I’m judging you. There’s very few situations in life where I judge people’s choices, but if you choose to wear a top hat, here’s fair warning. Of course I’ll still love you and I understand why you’d do it, hell I’ve even done it in the past. Like everyone else, I had the goal of riding in ‘top hat and tails’, because that meant I had finally made it to Advanced level. I still feel a sense of pride and honour when I put my tailcoat on, ten years after I first had that privilege. But now my gorgeous sparkly tailcoat is joined by the most fabulous bling safety helmet.
To be fair to me, when I first made advanced level dressage, a safety helmet wasn’t just a style question, it was still illegal to wear one in the competition arena. It was something that never quite sat right with me. I’ve always been a helmet wearer. It’s got nothing to do with confidence or fear, none of my horses scared me and to this date I have not fallen off anything in the dressage arena. (Finds something wooden and starts tapping furiously.) I didn’t come from a particularly safety conscious family – hell, I grew up on a farm where every step you take is a measured risk! In my life as a registered nurse, initially in paediatric orthopaedics and culminating in a 10 years stint in different A&E’s, I had come across many preventable tragedies and many devastating head injuries. Obviously every accident is awful and many can’t be prevented. The thing that struck me was the guilt that parents, partners & friends felt when they realised that some of the impact of these accidents could have been mitigated by the simple act of putting on a helmet.

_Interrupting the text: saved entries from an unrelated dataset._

`config.mk`:
```
export PLATFORM = sky130hd
export DESIGN_NAME = decade_step_monitor
export DESIGN_NICKNAME = d
export VERILOG_FILES = /design/src/rtl/decade_step_monitor.sv
export SDC_FILE = /design/constraint.sdc
export NUM_CORES = 1
export LEC_CHECK = 0
export BUFFER_PORTS_ARGS = -buffer_cell sky130_fd_sc_hd__buf_2
export CAP_MARGIN = 10
export CELL_PAD_IN_SITES_DETAIL_PLACEMENT = 0
export CELL_PAD_IN_SITES_GLOBAL_PLACEMENT = 1
export CORE_MARGIN = 1.5
export CORE_UTILIZATION = 40
export CTS_CLUSTER_DIAMETER = 200
export DETAILED_ROUTE_END_ITERATION = 12
export GPL_ROUTABILITY_DRIVEN = 0
export PLACE_DENSITY_LB_ADDON = 0.05
export SKIP_CTS_REPAIR_TIMING = 1
export SYNTH_ARGS = -nofsm -noshare
export SYNTH_HDL_FRONTEND = slang
export SYNTH_SLANG_ARGS = --single-unit
```
`constraint.sdc`:
```
create_clock -name clk -period 4.39 [get_ports clk]
set_input_delay 0 -clock clk [delete_from_list [all_inputs] [get_ports clk]]
set_output_delay 0 -clock clk [all_outputs]
set_load 0.02 [all_outputs]
```
`src/rtl/decade_step_monitor.sv`:
```
// decade_step_monitor: tracks a one-hot decade counter (Q0..Q9), encodes the
// active step to BCD, emits step/carry/restart pulses, counts completed
// decades and latches the first illegal-pattern fault until cleared.
module decade_step_monitor #(
    parameter int unsigned CNT_W = 8
) (
    input  logic             clk,
    input  logic             reset,
    input  logic [9:0]       q_in,
    input  logic             clr,
    output logic [3:0]       digit,
    output logic             locked,
    output logic             step_pulse,
    output logic             carry_pulse,
    output logic             restart_pulse,
    output logic [CNT_W-1:0] decade_count,
    output logic             err,
    output logic [1:0]       err_code
);

    typedef enum logic [1:0] {
        SYNC  = 2'd0,
        TRACK = 2'd1,
        FAULT = 2'd2
    } state_t;

    localparam logic [1:0] CODE_NONE  = 2'b00;
    localparam logic [1:0] CODE_SKIP  = 2'b01;
    localparam logic [1:0] CODE_ZERO  = 2'b10;
    localparam logic [1:0] CODE_MULTI = 2'b11;

    state_t             state, state_n;
    logic [3:0]         digit_n;
    logic               locked_n;
    logic               step_n, carry_n, restart_n;
    logic [CNT_W-1:0]   count_n;
    logic               err_n;
    logic [1:0]         code_n;

    logic [3:0]         hot_cnt;
    logic [3:0]         hot_idx;
    logic [3:0]         next_step;
    logic               is_zero, is_one;

    // Classify the sampled vector: number of hot bits and position of the hot bit
    always_comb begin
        hot_cnt = 4'd0;
        hot_idx = 4'd0;
        for (int i = 0; i < 10; i++) begin
            if (q_in[i]) begin
                hot_cnt = hot_cnt + 4'd1;
                hot_idx = 4'(i);
            end
        end
        is_zero   = (hot_cnt == 4'd0);
        is_one    = (hot_cnt == 4'd1);
        next_step = (digit == 4'd9) ? 4'd0 : digit + 4'd1;
    end

    // Next-state and next-output decode
    always_comb begin
        state_n   = state;
        digit_n   = digit;
        locked_n  = locked;
        step_n    = 1'b0;
        carry_n   = 1'b0;
        restart_n = 1'b0;
        count_n   = decade_count;
        err_n     = err;
        code_n    = err_code;

        if (clr) begin
            // Clear wins over whatever q_in carries this cycle
            state_n  = SYNC;
            digit_n  = 4'd0;
            locked_n = 1'b0;
            count_n  = '0;
            err_n    = 1'b0;
            code_n   = CODE_NONE;
        end else begin
            case (state)
                SYNC: begin
                    if (is_one) begin
                        state_n  = TRACK;
                        digit_n  = hot_idx;
                        locked_n = 1'b1;
                    end else if (!is_zero) begin
                        state_n  = FAULT;
                        locked_n = 1'b0;
                        err_n    = 1'b1;
                        code_n   = CODE_MULTI;
                    end
                end
                TRACK: begin
                    if (is_zero) begin
                        state_n  = FAULT;
                        locked_n = 1'b0;
                        err_n    = 1'b1;
                        code_n   = CODE_ZERO;
                    end else if (!is_one) begin
                        state_n  = FAULT;
                        locked_n = 1'b0;
                        err_n    = 1'b1;
                        code_n   = CODE_MULTI;
                    end else if (hot_idx == digit) begin
                        // Counter disabled: hold without pulses
                        state_n = TRACK;
                    end else if (hot_idx == next_step) begin
                        digit_n = hot_idx;
                        step_n  = 1'b1;
                        if (digit == 4'd9) begin
                            carry_n = 1'b1;
                            count_n = decade_count + CNT_W'(1);
                        end
                    end else if (hot_idx == 4'd0) begin
                        // Counter's own reset back to Q0
                        digit_n   = 4'd0;
                        restart_n = 1'b1;
                    end else begin
                        state_n  = FAULT;
                        locked_n = 1'b0;
                        err_n    = 1'b1;
                        code_n   = CODE_SKIP;
                    end
                end
                FAULT: begin
                    // Sticky: first cause kept, everything frozen until clr
                    locked_n = 1'b0;
                    err_n    = 1'b1;
                end
                default: begin
                    state_n  = SYNC;
                    digit_n  = 4'd0;
                    locked_n = 1'b0;
                end
            endcase
        end
    end

    // State and registered outputs
    always_ff @(posedge clk or negedge reset) begin
        if (!reset) begin
            state         <= SYNC;
            digit         <= 4'd0;
            locked        <= 1'b0;
            step_pulse    <= 1'b0;
            carry_pulse   <= 1'b0;
            restart_pulse <= 1'b0;
            decade_count  <= '0;
            err           <= 1'b0;
            err_code      <= CODE_NONE;
        end else begin
            state         <= state_n;
            digit         <= digit_n;
            locked        <= locked_n;
            step_pulse    <= step_n;
            carry_pulse   <= carry_n;
            restart_pulse <= restart_n;
            decade_count  <= count_n;
            err           <= err_n;
            err_code      <= code_n;
        end
    end

endmodule

```
==> impl_results.md <==
- Proportion of layout cells with a drive suffix above 1: 0.394
- Root buffer cell: clkbuf_8
- Commonest cells in the netlist: 25 x nor2_1, 24 x nand2_1, 21 x dfrtp_1, 19 x inv_1, 16 x o21ai_0
- Clock-pin slew on the worst setup and hold paths: approximately 0.080 ns
- Setup slack at placement: -1.36 ns
- CP Max Fanout: 5
- Nets@finish: 346
- Crit path capture type: register
- Highest clock rate: slightly below 200 MHz
- Detailed Routing Iterations Pass 1: 4
- Die Area: 5740 um^2
- Fillers: between 400 and 500
- Vias per cell: between 5 and 6
- Total Power: about 1.2 mW
- Num ports: 32
- Ys Warns: 0
- Drt wl/cell: between 10 and 15 um
- CTS H-tree lvls: 1
- Num CTS Buffers: 3
- Cell taking the most area after synthesis: dfrtp_1
- Master of the slowest instance on the critical path: nor4_4
- Port-buffer cells: 31
- Via Count: around 2100
- Antenna cells: 0
- Primary FF master, synth: dfrtp_1
- Setup ws final: -0.659 ns
- CP max stage delay: around 0.32 ns
- Maximum vdd drop: approximately 0.22 mV
- Synth cell types: 57
- Failing checks: negative setup slack
- Final antenna-violating net count: 0
- Most common cell in the netlist: nor2_1
- Endpoints failing hold: 0
- FF+latch count, synth: 21
- Worst Path Arrival: 5.20 ns
- Initial Util: 0.415
- Critical Path RT: 4.54 ns
- Worst slew pin tran: around 0.72 ns
- Die X: 75.8 um
- Clock skew: 0.00166 ns
- Critical Path Start Type: input pin
- Post-synth EDFFs: 0
- Setup CP Type: input pin to register
- Residual DRC count: 0
- GRT Resource Usage Total: 0.181
- Most area-consuming cells after synthesis: dfrtp_1 25%, ha_1 5.9%, xnor2_1 5.4%, nor2_1 4.4%, nand2_1 4.3%
- Power per cell area: between 300 and 400 nW/um^2
- Core ar.: 5110 um^2
- Most frequent CP cell: ha_4
- Clk buf depth: 2
- Max_slew headroom: 0.519
- Clock Latency Late Sink: 0.26 ns
- Rows: 26
- DRT Wirelength: 5.44 mm
- Fin crit share: 1.15
- First DRT Iteration DRCs: between 80 and 90
- Area share of the largest cell type after synthesis: 0.248
- Largest net degree at the start of global routing: 22
- Slew Viols, Final: 0
- Max-Cap Viols: 0
- Area taken by multi-input logic gates: ~1800 um^2
- Post-synth ARST share: 1.00
- Area Overhead vs Synth: 40.1%
- Syn avg cell area: around 8 um^2
- Post-synthesis cell area: between 2000 and 2500 um^2
- Antenna violations before repair: 0
- Mapped Cells: 260
- Final setup violating endpoints: 21
- Chip height: approximately 76 um
- Post-DP HPWL: approximately 3.9 mm
- Worst min path class: input pin to register
- FF-to-FF setup slack: about 1.5 ns
- CTS Sinks: 21
- Syn nets: 283
- TritonCTS clock tree: done
- P_leak: 1.38 nW
- Status: complete, but fails checks
- Register area: between 500 and 600 um^2
- Unrepaired setup endpoints after global routing: yes
- Register area share after synthesis: 0.248
- First-pass GRT wire length: 8.26 mm
- Minimum clock period: 5.05 ns
- Vias in the first global route: 1790
- Remaining global-route overflow: 0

I’ve always worn a safety helmet at home and in training. I do remember going through a period as a teenager/young adult when I thought the Americans riding in baseball caps or the Germans with their flying ponytails were ‘cool’ and tried to emulate them. I’d start the ride so attired and end up back at the cross ties in about ten minutes as I felt naked. When I began nursing I also thought how embarrassed I’d be if I fell off without a hat and ended up in A&E. Plus I knew certain paramedics could be a little happy with their ketamine use… (kidding! Sort of.)
When I got to compete at Advanced level, it just didn’t sit right with me. I’d wear a safety helmet at home and at the very time when it was most likely that my horse might do something untoward, I’d put on a thin piece of cardboard and felt. But I had no alternative. And then in 2010 everything changed. American Olympian Courtney King-Dye had a life changing fall schooling a horse at home. Lesley White formed Riders 4 Helmets to promote safety hat awareness. The FEI finally changed their rules to allow riders to compete internationally with helmets. At the time I had a very good friend, Elizabeth Charleston, who had formed the support group THINK (The Head Injury Network for Kiwis) after suffering her own head injury in the show ring.

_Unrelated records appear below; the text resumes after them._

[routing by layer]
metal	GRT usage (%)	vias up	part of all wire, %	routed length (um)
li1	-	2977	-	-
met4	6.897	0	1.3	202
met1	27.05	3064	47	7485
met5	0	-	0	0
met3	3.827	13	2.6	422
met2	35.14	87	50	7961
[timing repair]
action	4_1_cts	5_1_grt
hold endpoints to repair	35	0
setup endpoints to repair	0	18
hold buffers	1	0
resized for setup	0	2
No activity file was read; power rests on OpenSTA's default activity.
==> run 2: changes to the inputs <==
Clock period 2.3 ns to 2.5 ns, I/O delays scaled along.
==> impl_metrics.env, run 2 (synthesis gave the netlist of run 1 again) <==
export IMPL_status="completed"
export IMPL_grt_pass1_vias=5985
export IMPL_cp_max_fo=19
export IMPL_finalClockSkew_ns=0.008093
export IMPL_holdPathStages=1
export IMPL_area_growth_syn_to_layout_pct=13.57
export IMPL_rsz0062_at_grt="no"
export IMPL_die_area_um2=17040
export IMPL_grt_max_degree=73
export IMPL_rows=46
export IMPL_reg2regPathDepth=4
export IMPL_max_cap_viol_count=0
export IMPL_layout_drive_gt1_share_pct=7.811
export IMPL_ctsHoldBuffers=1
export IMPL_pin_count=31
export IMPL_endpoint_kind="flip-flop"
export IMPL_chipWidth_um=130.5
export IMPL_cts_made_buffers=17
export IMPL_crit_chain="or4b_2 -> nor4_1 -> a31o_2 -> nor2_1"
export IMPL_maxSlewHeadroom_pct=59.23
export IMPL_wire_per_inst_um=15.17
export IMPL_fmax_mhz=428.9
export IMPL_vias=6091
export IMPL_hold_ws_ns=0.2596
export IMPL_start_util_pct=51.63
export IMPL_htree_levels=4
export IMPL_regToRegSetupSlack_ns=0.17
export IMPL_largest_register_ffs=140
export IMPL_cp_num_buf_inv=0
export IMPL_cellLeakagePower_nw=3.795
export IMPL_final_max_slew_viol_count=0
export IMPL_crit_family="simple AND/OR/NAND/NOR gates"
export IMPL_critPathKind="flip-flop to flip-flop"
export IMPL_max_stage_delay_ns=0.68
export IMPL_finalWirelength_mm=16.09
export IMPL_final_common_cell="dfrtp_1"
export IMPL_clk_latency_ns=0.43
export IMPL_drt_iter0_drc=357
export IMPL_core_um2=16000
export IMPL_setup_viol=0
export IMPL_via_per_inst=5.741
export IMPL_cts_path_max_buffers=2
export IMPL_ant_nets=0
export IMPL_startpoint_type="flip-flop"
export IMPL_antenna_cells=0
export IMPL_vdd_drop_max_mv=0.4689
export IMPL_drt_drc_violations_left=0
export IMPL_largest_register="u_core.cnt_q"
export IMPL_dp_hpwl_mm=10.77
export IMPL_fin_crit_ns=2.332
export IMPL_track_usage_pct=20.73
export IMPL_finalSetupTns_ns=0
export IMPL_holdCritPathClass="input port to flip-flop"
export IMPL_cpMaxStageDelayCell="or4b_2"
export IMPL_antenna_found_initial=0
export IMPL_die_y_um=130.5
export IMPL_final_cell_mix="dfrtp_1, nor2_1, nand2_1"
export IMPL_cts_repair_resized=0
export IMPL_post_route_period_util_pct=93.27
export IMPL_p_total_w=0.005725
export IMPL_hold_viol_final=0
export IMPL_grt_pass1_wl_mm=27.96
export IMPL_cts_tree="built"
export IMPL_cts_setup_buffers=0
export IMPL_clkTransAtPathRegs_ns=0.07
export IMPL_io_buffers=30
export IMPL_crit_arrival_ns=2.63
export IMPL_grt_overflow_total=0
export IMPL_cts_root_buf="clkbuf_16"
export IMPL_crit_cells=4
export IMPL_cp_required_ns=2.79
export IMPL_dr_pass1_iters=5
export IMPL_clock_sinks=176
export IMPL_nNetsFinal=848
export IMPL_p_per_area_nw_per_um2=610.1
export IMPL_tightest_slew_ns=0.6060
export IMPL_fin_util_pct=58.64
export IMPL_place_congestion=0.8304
## config.mk

```make
export PLATFORM = sky130hd
export DESIGN_NAME = skid_pipeline
export DESIGN_NICKNAME = d
export VERILOG_FILES = /design/src/rtl/skid_pipeline.sv
export SDC_FILE = /design/constraint.sdc
export NUM_CORES = 1
export LEC_CHECK = 0
export BUFFER_PORTS_ARGS = -buffer_cell sky130_fd_sc_hd__buf_2
export CAP_MARGIN = 20
export CORE_ASPECT_RATIO = 0.8
export CORE_UTILIZATION = 55
export DETAILED_ROUTE_END_ITERATION = 12
export PLACE_DENSITY = 0.77
export SYNTH_ARGS = -nofsm -noshare
export SYNTH_HDL_FRONTEND = slang
export SYNTH_SLANG_ARGS = --single-unit
```

## constraint.sdc

```tcl
create_clock -name clk -period 2.3 [get_ports clk]
set_input_delay 0.115 -clock clk [delete_from_list [all_inputs] [get_ports clk]]
set_output_delay 0.115 -clock clk [all_outputs]
set_load 0.02 [all_outputs]
```

## src/rtl/skid_pipeline.sv

```systemverilog
// Chain of DEPTH full-throughput skid-buffer stages on a valid/ready stream,
// with a registered occupancy count and a synchronous flush.
module skid_pipeline #(
    parameter  int unsigned DATA_WIDTH = 7,
    parameter  int unsigned DEPTH      = 2,
    localparam int unsigned CNT_W      = $clog2(2 * DEPTH + 1)
) (
    input  logic                  clk,
    input  logic                  rst,
    input  logic                  flush,
    input  logic [DATA_WIDTH-1:0] up_bus,
    input  logic                  up_val,
    output logic                  up_rdy,
    output logic [DATA_WIDTH-1:0] dn_bus,
    output logic                  dn_val,
    input  logic                  dn_rdy,
    output logic [CNT_W-1:0]      count
);

    logic [DEPTH-1:0]      main_val;
    logic [DEPTH-1:0]      stg_rdy;
    logic [DEPTH-1:0]      in_val_c;
    logic [DEPTH-1:0]      out_rdy_c;
    logic [DATA_WIDTH-1:0] main_data [DEPTH];
    logic [DATA_WIDTH-1:0] in_data_c [DEPTH];
    logic                  in_fire_c;
    logic                  out_fire_c;

    genvar k;
    generate
        for (k = 0; k < DEPTH; k++) begin : g_stage
            logic                  mv;
            logic                  sv;
            logic                  rd;
            logic [DATA_WIDTH-1:0] md;
            logic [DATA_WIDTH-1:0] sd;
            logic                  acc_c;

            // Stage k is fed by stage k-1 (or the producer) and drained by k+1 (or the consumer).
            if (k == 0) begin : g_head
                assign in_val_c[k]  = up_val;
                assign in_data_c[k] = up_bus;
            end else begin : g_mid
                assign in_val_c[k]  = main_val[k-1];
                assign in_data_c[k] = main_data[k-1];
            end
            if (k == DEPTH - 1) begin : g_tail
                assign out_rdy_c[k] = dn_rdy;
            end else begin : g_next
                assign out_rdy_c[k] = stg_rdy[k+1];
            end

            assign acc_c        = in_val_c[k] & rd;
            assign main_val[k]  = mv;
            assign main_data[k] = md;
            assign stg_rdy[k]   = rd;

            // Ready is kept as a flop equal to !skid valid so it never sees dn_rdy combinationally.
            always_ff @(posedge clk or posedge rst) begin
                if (rst) begin
                    mv <= 1'b0;
                    sv <= 1'b0;
                    rd <= 1'b1;
                    md <= '0;
                    sd <= '0;
                end else if (flush) begin
                    mv <= 1'b0;
                    sv <= 1'b0;
                    rd <= 1'b1;
                end else if (!mv || out_rdy_c[k]) begin
                    if (sv) begin
                        md <= sd;
                        mv <= 1'b1;
                    end else if (acc_c) begin
                        md <= in_data_c[k];
                        mv <= 1'b1;
                    end else begin
                        mv <= 1'b0;
                    end
                    sv <= 1'b0;
                    rd <= 1'b1;
                end else if (acc_c) begin
                    sd <= in_data_c[k];
                    sv <= 1'b1;
                    rd <= 1'b0;
                end
            end
        end
    endgenerate

    assign up_rdy     = stg_rdy[0];
    assign dn_val     = main_val[DEPTH-1];
    assign dn_bus     = main_data[DEPTH-1];
    assign in_fire_c  = up_val & stg_rdy[0];
    assign out_fire_c = main_val[DEPTH-1] & dn_rdy;

    // Occupancy tracks accepted minus delivered words; bounded by 2*DEPTH by construction.
    always_ff @(posedge clk or posedge rst) begin
        if (rst) begin
            count <= '0;
        end else if (flush) begin
            count <= '0;
        end else begin
            count <= count + CNT_W'(in_fire_c) - CNT_W'(out_fire_c);
        end
    end

endmodule

```

==> results.json <==
{
  "overflow": 0,
  "drv_slew": 0,
  "cts_tree": "done",
  "critPathBufInv": 2,
  "worstSetupEndpointType": "flip-flop",
  "synth.distinct_cells": 24,
  "fin_worst_skew_ns": 0.00429,
  "reg2regPathDepth": 8,
  "diodes": 0,
  "synth_seq_cells": 37,
  "slowest_stage": "dfstp_2",
  "yosys.area.top_type": "dfrtp_1",
  "worst_pin_slew_ns": 0.638,
  "met2_length_um": 1340,
  "crit_start": "up_rdy",
  "die_width_um": 63.3,
  "path_delay_family": "adder cells",
  "holdPathStages": 2,
  "core_area_um2": 2810,
  "synth_edf_count": 0,
  "num_rows": 17,
  "utilization": 0.686,
  "required_ns": 2.47,
  "drtIter0Drc": 10,
  "relSlewSlack": 0.572,
  "synth_cells": 113,
  "ios": 24,
  "cap_violations": 0,
  "setup_viol": 0,
  "finalCriticalPeriod_ns": 1.96,
  "fin_crit_sh": 0.853,
  "wl_met3_um": 97,
  "first_pass_iters": 3,
  "start_util": 0.590,
  "wl_per_cell_um": 14.9,
  "grt_max_degree": 38,
  "synth_top_area_frac": 0.529,
  "syn_nets": 128,
  "pre_cts_slack_ns": 0.330,
  "ys_async_sr_fraction": 1.00,
  "cp_cell_sequence": "nand2_1 -> ha_1 -> inv_1 -> ha_1 -> inv_1 -> fa_1 -> xnor2_1 -> nor2_1",
  "cp-endpoint": "count[2]",
  "whs_ns": 0.0794,
  "synth.area.top_cells": "dfrtp_1, mux2_2, dfstp_2, ha_1, a211oi_4",
  "crit_type": "flip-flop to flip-flop",
  "status": "finished, final reports clean",
  "top_layer": "met4",
  "grt_pass1_wl_um": 4660,
  "hold_violations": 0,
  "syn_avg_cell_area_um2": 14.6,
  "critical_path.max_fanout": 4,
  "wirelength_um": 2700,
  "synth_ff_type": "dfrtp_1",
  "ir_worst_vdd_mv": 0.636,
  "setup_ws_ns": 0.338,
  "cts_buffer_depth": 2,
  "die-area_um2": 3230,
  "grt_antenna_before_repair": 0,
  "route.detailed.drc": 0,
  "clkSinkCount": 37,
  "die_y_um": 51.1,
  "min_path_type": "primary input to flip-flop",
  "synthTopCellsByCount": "mux2_2, dfrtp_1, inv_1",
  "ant_nets": 0,
  "worstPathArrival_ns": 2.13,
  "power_density_nw_per_um2": 837,
  "nets": 158,
  "drive_gt1_frac": 0.559,
  "leakagePower_nw": 0.934,
  "cp_num_cells": 8,
  "clk_latency_ns": 0.28,
  "yosysMostFrequentCell": "mux2_2",
  "grt_setup_unrepaired": "false",
  "hpwlAfterDp_um": 1890,
  "cts_resized": 0,
  "r2r_end": "count[2]",
  "dpl_cell_area_um2": 1810,
  "ys_warn_count": 0,
  "cp-start-kind": "flip-flop",
  "final.setup.tns_ns": 0,
  "routabilityCongestion": 0.729,
  "fmax_mhz": 510,
  "path_clk_slew_ns": 0.07,
  "grt_usage": 0.202,
  "h-tree-depth": 2,
  "via_per_inst": 5.25,
  "wl_met1_um": 1250,
  "min_from": "up_bus[1]",
  "cts_inserted_buffers": 5,
  "crit_path_max_incr_delay_ns": 0.55,
  "vias": 951,
  "seq_area_frac_synth": 0.561,
  "syn2layout_area_growth_pct": 16.4,
  "cts_root_buffer": "clkbuf_8",
  "regToRegSetupSlack_ns": 0.34,
  "fin_area_um2": 1930,
  "port_buffers": 23,
  "grt_pass1_vias": 971,
  "syn_area_um2": 1660,
  "reg2reg_from": "up_rdy"
}
==> worst min path at each step <==
stage / end / slack (ns)
finish: g_stage[0].sd[1] / 0.08
floorplan: g_stage[0].sd[0] / 0.27
global placement: g_stage[0].sd[3] / 0.24
CTS: g_stage[0].sd[1] / 0.07
global route: g_stage[0].sd[3] / 0.07
detailed placement: g_stage[0].sd[1] / 0.24
==> worst register-to-register path: cells and delay by family, from the launching register on <==
kind,cells,cell delay (ns)
buffers and inverters,2,0.12
adders and majority gates,3,0.82
xor gates and xnor gates,1,0.18
and+or+nand+nor,2,0.19
DFF,1,0.55
==> flip-flops by register name, summed over array words and instances (netlist names) <==
name / count
dn_bus: 7
g_stage.sv: 2
count: 3
up_rdy: 1
g_stage.rd: 1
dn_val: 1
g_stage.md: 7
g_stage.sd: 14
g_stage.mv: 1
==> stage by stage <==
stage	instances	power [mW]
after floorplan	113	1.01
after global placement	173	1.09
after detailed placement	173	1.11
after CTS	181	1.64
after global routing	181	1.69
final	181	1.61
==> cells in the final DEF (no fill, tap or decap), drive strengths merged, types with 2 or more instances in the layout <==
| master | count |
|---|---|
| inv | 5 |
| a21oi | 3 |
| nor2b | 2 |
| mux2 | 42 |
| nor3 | 2 |
| dfstp | 2 |
| dfrtp | 35 |
| nor2 | 5 |
| buf | 25 |
| clkbuf | 5 |
| ha | 2 |
| nand2b | 2 |
==> kinds of logic (layout without fill, tap and decap cells) <==
group,Yosys count,count (layout),synth area share
AOI/OAI and AO/OA,6,6,0.0287
xor gates and xnor gates,2,2,0.0106
adders and majority gates,3,3,0.0272
buffers and inverters,8,38,0.0234
DFF,37,37,0.561
muxes,42,42,0.286
and+or+nand+nor,15,15,0.0635
==> timing repair <==
action / 4_1_cts / 5_1_grt
hold endpoints to repair: 35 / 0
hold buffers: 1 / 0
buffers inserted: 0 / 0
==> layer usage <==
metal,up-vias,GRT usage
li1,453,-
met2,16,0.323
met4,0,0.0568
met3,4,0.0737
met5,-,0
met1,478,0.262
==> power by group <==
part,internal [mW],switching [mW]
clock,0.315,0.207
sequential,0.745,0.0513
combinational,0.144,0.151
==> layout make-up <==
class | instances | area [um^2]
Clock buffer | 5 | 68.8
Clock inverter | 2 | 35.0
Fill cell | 223 | 881
Inverter | 5 | 18.8
Multi-Input combinational cell | 68 | 688
Sequential cell | 37 | 928
Tap cell | 38 | 47.5
Timing Repair Buffer | 26 | 140
Power figures use the tool's default switching activity.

One day I had a bright idea and headed up to Lizzie’s with red wine and dark chocolate on a mission. We decided that I’d make the promise to wear the safety helmet every single ride. This was before Charlotte was wearing hers, and although I was small fry, I figured that if someone coming up the ranks didn’t want to be the first, I would have set some sort of precedent. The story was picked up by the mainstream media and a film crew sent to the regional champs. Unfortunately it never aired as a few weeks later the first Christchurch earthquake occurred, but the ball was in motion. Now safety helmets are a common sight in the international arena, but in 2011 I was the only competitor at the Olympic selection trials who wore one.
Suffice to say, I am a fan of the helmet. I’ve heard all the excuses, but to me, none of them make any sense. I don’t believe in a nanny state, I don’t think there should be a rule in place to force people to wear helmets. I just can’t understand why you wouldn’t. I’m not quite as harsh as a friend of mine who says ‘if you don’t think your head is worth protecting, you’re probably right’, but know that if you make the choice not to, I am judging you.